### Exercise brief
In the data below, how many lines include the word "begin"? Give only the number.

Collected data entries

This design comes from an exercise in tuning for small area, a short achievable clock period and few clock cycles per item on the open sky130 flow, not from production work.
In this exercise RTL edits were held to simulation tests only and were not proved equivalent to the original.
Power figures rest on the tool's default switching activity, not on a simulated workload.

==> flow/design.v (excerpt) <==
module ddc_decoder (
    input  wire        clk,
    input  wire        rst,               
    input  wire [1:0]  cfg_channels,      
    input  wire [5:0]  cfg_block_bits,    
    input  wire [5:0]  cfg_bpc0,          
    input  wire [5:0]  cfg_bpc1,
    input  wire [5:0]  cfg_bpc2,
    input  wire [5:0]  cfg_bpm0,          
    input  wire [5:0]  cfg_bpm1,
    input  wire [5:0]  cfg_bpm2,
    input  wire        cfg_high_adaptive,
    input  wire [14:0] cfg_chunk_size,    
    input  wire        cmd_valid,
    input  wire [1:0]  cmd_op,            
    input  wire [31:0] cmd_count,
    output reg         busy,
    output wire        src_req,
    output wire [15:0] src_chunk,
    output wire [14:0] src_off,
    input  wire        src_ack,
    input  wire [7:0]  src_data,
    output reg         frm_valid,
    output wire [63:0] frm_data,
    input  wire        frm_ready
);
For scale: roughly 3400 cells after synthesis, roughly 420 flip-flops, roughly 210 I/O pins, about 31000 um2 of cells after synthesis.
export LEC_CHECK = 0
export CAP_MARGIN = 20
export CORE_MARGIN = 2
export CORE_UTILIZATION = 40
export CTS_CLUSTER_DIAMETER = 80
export CTS_CLUSTER_SIZE = 30
export PLACE_DENSITY = 0.6
export SETUP_SLACK_MARGIN = 5
export SLEW_MARGIN = 20
export TNS_END_PERCENT = 0
create_clock -name core_clock -period 12.0 [get_ports {clk}]
standard.sh (not shown) runs the stock make flow with config.mk's settings and CLKGATE_MAP_FILE= SYNTH_SCRIPT=/design/flow/synth_recipe.tcl, a recipe that flattens the netlist after the stock synthesis.
==> flow/flow/run.sh <==
#!/bin/bash
set -euo pipefail
MARGIN=$(cat flow/setup_margin)
export BUFFER_PORTS_ARGS="-buffer_cell $(cat flow/port_buffer)"
sed -E "s/SETUP_SLACK_MARGIN=[0-9.]+/SETUP_SLACK_MARGIN=${MARGIN}/" standard.sh > standard_margin.sh
grep -q "SETUP_SLACK_MARGIN=${MARGIN}" standard_margin.sh
bash standard_margin.sh > make_flow.log 2>&1 || { tail -40 make_flow.log; exit 1; }
grep -q "Inserted .* $(cat flow/port_buffer) input buffers" orfs/logs/*/ddc_decoder/base/3_3_place_gp.log
tail -5 make_flow.log
==> flow/flow/port_buffer <==
sky130_fd_sc_hd__buf_1
==> flow/flow/setup_margin <==
7.3
Testbench counts at the start, summed over its fixed seeds: cycles 96,132, frames 28,800.
Edit:
--- a/flow/design.v
+++ b/flow/design.v
@@ -128,31 +128,27 @@
     endfunction
     function last_of;
         input [1:0] i;
         last_of = (i == 2'd0) ? (cfg_channels <= 2'd1) :
                   (i == 2'd1) ? (cfg_channels <= 2'd2) : 1'b1;
     endfunction
-    reg        fold_q;          
-    always @(posedge clk) begin
-        bb_q   <= cfg_block_bits;
-        fold_q <= (cfg_channels >= 2'd2) && (cfg_bpc1 <= 6'd16);
-    end
+    always @(posedge clk)
+        bb_q <= cfg_block_bits;
     wire        fill;
     wire [39:0] acc;
     reg         room;
     ddc_bit_reader u_reader (
         .clk(clk), .rst(rst), .clr(cmd_reset),
         .chunk_size(cfg_chunk_size), .room(room),
         .fill(fill), .acc(acc),
         .src_req(src_req), .src_chunk(src_chunk), .src_off(src_off),
         .src_ack(src_ack), .src_data(src_data)
     );
     wire        stall = (phase == P_CHAN) && frm_valid && !frm_ready;
     reg         pre_done;
-    reg         fold_r;         
-    wire        pre   = (phase == P_CHAN) && (c != 2'd0) && bpc_m1[4] && !pre_done && active && !fold_r;
+    wire        pre   = (phase == P_CHAN) && (c != 2'd0) && bpc_m1[4] && !pre_done && active;
     wire        step  = fld_ok && active && !stall && !pre;
     wire [31:0] mask_n  = ~(32'hFFFFFFFF << n_r);            
     wire [31:0] mask_n1 = {1'b0, mask_n[31:1]};              
     wire [31:0] half    = mask_n ^ mask_n1;                  
     wire [6:0]  m       = fld[6:0];
     wire [6:0]  bpc7    = {1'b0, bpc_r};
@@ -174,23 +170,19 @@
     wire [31:0] add_a = chan ? base_c : 32'd0;
     wire [31:0] add_b = (phase == P_METH) ? 32'd0 :
                         rd_adapt ? ((fld & mask_n1) | (~mask_n1 & {32{~fld_top}})) : fld;
     wire [31:0] sum   = add_a + add_b;
     wire [31:0] value = (rd_adapt && b_lo) ? fld :
                         (rd_adapt && b_hi) ? (max_start | fld) : sum;
-    wire [63:0] out_src = fold_r ? {32'd0, base[0]} : out_acc;
-    wire [63:0] out_sh1 = {out_src[62:0], 1'b0};
+    wire [63:0] out_sh1 = {out_acc[62:0], 1'b0};
     wire [3:0]  amt4    = pre ? 4'd15 : bpc_m1[3:0];
     wire [63:0] shifted = (c == 2'd0) ? 64'd0 : (out_sh1 << amt4);
     wire [63:0] packd   = shifted | {32'd0, value};
     reg  [5:0]  n_k, n_b;
     reg  [1:0]  phase_n, c_n;
     reg         first_n;
-    wire        fold_first = fold_q && (adapt[0] || (width[0] == 6'd0));
-    wire        fold_later = fold_q && (width[0] == 6'd0);
-    wire [5:0]  n1_first   = adapt[1] ? 6'd0 : width[1];
     always @(*) begin
         n_k     = 6'd0;
         phase_n = phase;
         c_n     = c;
         first_n = first_frame;
         case (phase)
@@ -198,35 +190,32 @@
                 n_b     = bpm_nx;
                 phase_n = P_METH;
                 c_n     = 2'd0;
             end
             P_METH: begin
                 n_b = bpc_r;
-                n_k = !last_r ? bpm_nx :
-                      fold_first ? ((c == 2'd1) ? 6'd0 : n1_first) :
-                      (((c == 2'd0) || adapt[0]) ? 6'd0 : width[0]);
+                n_k = last_r ? (((c == 2'd0) || adapt[0]) ? 6'd0 : width[0]) : bpm_nx;
                 if (m_const) begin
                     phase_n = last_r ? P_CHAN : P_METH;
-                    c_n     = last_r ? {1'b0, fold_first} : c + 2'd1;
+                    c_n     = last_r ? 2'd0 : c + 2'd1;
                     first_n = last_r ? 1'b1 : first_frame;
                 end else begin
                     phase_n = P_BASE;
                 end
             end
             P_BASE: begin
-                n_b     = !last_r ? bpm_nx :
-                          fold_first ? n1_first : (adapt[0] ? 6'd0 : width[0]);
+                n_b     = last_r ? (adapt[0] ? 6'd0 : width[0]) : bpm_nx;
                 phase_n = last_r ? P_CHAN : P_METH;
-                c_n     = last_r ? {1'b0, fold_first} : c + 2'd1;
+                c_n     = last_r ? 2'd0 : c + 2'd1;
                 first_n = last_r ? 1'b1 : first_frame;
             end
             default: begin
-                n_b     = last_r ? (run_zero ? bb_q : fold_later ? width[1] : width[0]) :
+                n_b     = last_r ? (run_zero ? bb_q : width[0]) :
                           (first_frame && adapt[c + 2'd1]) ? 6'd0 : width[c + 2'd1];
                 phase_n = (last_r && run_zero) ? P_RUN : P_CHAN;
-                c_n     = last_r ? {1'b0, !run_zero && fold_later} : c + 2'd1;
+                c_n     = last_r ? 2'd0 : c + 2'd1;
                 first_n = last_r ? 1'b0 : first_frame;
             end
         endcase
     end
     wire       is_k = (phase == P_METH) && m_const;
     wire [6:0]  pos_k   = pos - {1'b0, n_k};
@@ -306,20 +295,12 @@
     wire base_we = (phase == P_METH) ? m_const :
                    (phase == P_BASE) ? 1'b1 :
                    chan ? rd_adapt : 1'b0;
     always @(posedge clk)
         if (step && base_we)
             base[c] <= value;
-    wire fold_nx = (phase_n == P_CHAN) && (c_n == 2'd1) &&
-                   ((phase != P_CHAN) || last_r);
-    always @(posedge clk) begin
-        if (rst || cmd_reset)
-            fold_r <= 1'b0;
-        else if (step)
-            fold_r <= fold_nx;
-    end
     always @(posedge clk) begin
         if (rst)
             pre_done <= 1'b0;
         else if (pre)
             pre_done <= 1'b1;
         else if (step)
=>
- first-iteration DRC count falls by 24%
- register-to-register slack is better by 110 ps
- die area falls by 5.7%
- power falls by 2.8%
- via count falls by 7.9%
- utilization is about the same
- design area falls by 5.8%
- synthesized cell count falls by 6.4%
- clock skew falls by 8.3 ps
- sequential share of layout area rises by 1.2 points
- setup slack is better by 110 ps
- global-route usage falls by 0.54 points
Testbench counts after the change, summed over its fixed seeds: cycles 101,242, frames 28,800.

afterwards: timing with drivers on the ports:
No port has a modelled driver above. Below, the same layouts with a new extraction and two added sets of constraints.
Step 1 (the two cells are an assumption about what drives the block):
set clk [get_ports {clk}]
set_driving_cell -lib_cell sky130_fd_sc_hd__clkbuf_16 $clk
set_driving_cell -lib_cell sky130_fd_sc_hd__buf_2 [delete_from_list [all_inputs] $clk]
Step 2 moves the port delays by t, midway between the first and last clock arrival at a register: inputs arrive t later, outputs are due t later. That takes back most of the time a late clock gives input paths.
a / b / c = ideal ports / drivers / drivers and shift; a / b = the first two.
run | shift t [ns] | setup slack, ns | hold WS [ns] | worst setup path after step 2 | clock arrival spread, ns
the first run | 0.685 | 7.134 / 7.134 / 6.787 | 0.466 / 0.466 / 0.466 | input to register | 0.051 / 0.052
the second run | 0.689 | 7.244 / 7.244 / 6.822 | 0.476 / 0.476 / 0.476 | input to register | 0.039 / 0.039
After both steps every run listed still meets setup and hold. For the second run, which loses most, drivers alone change the setup slack by 0.000 ns; drivers and shift together by -0.422 ns.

### Result
9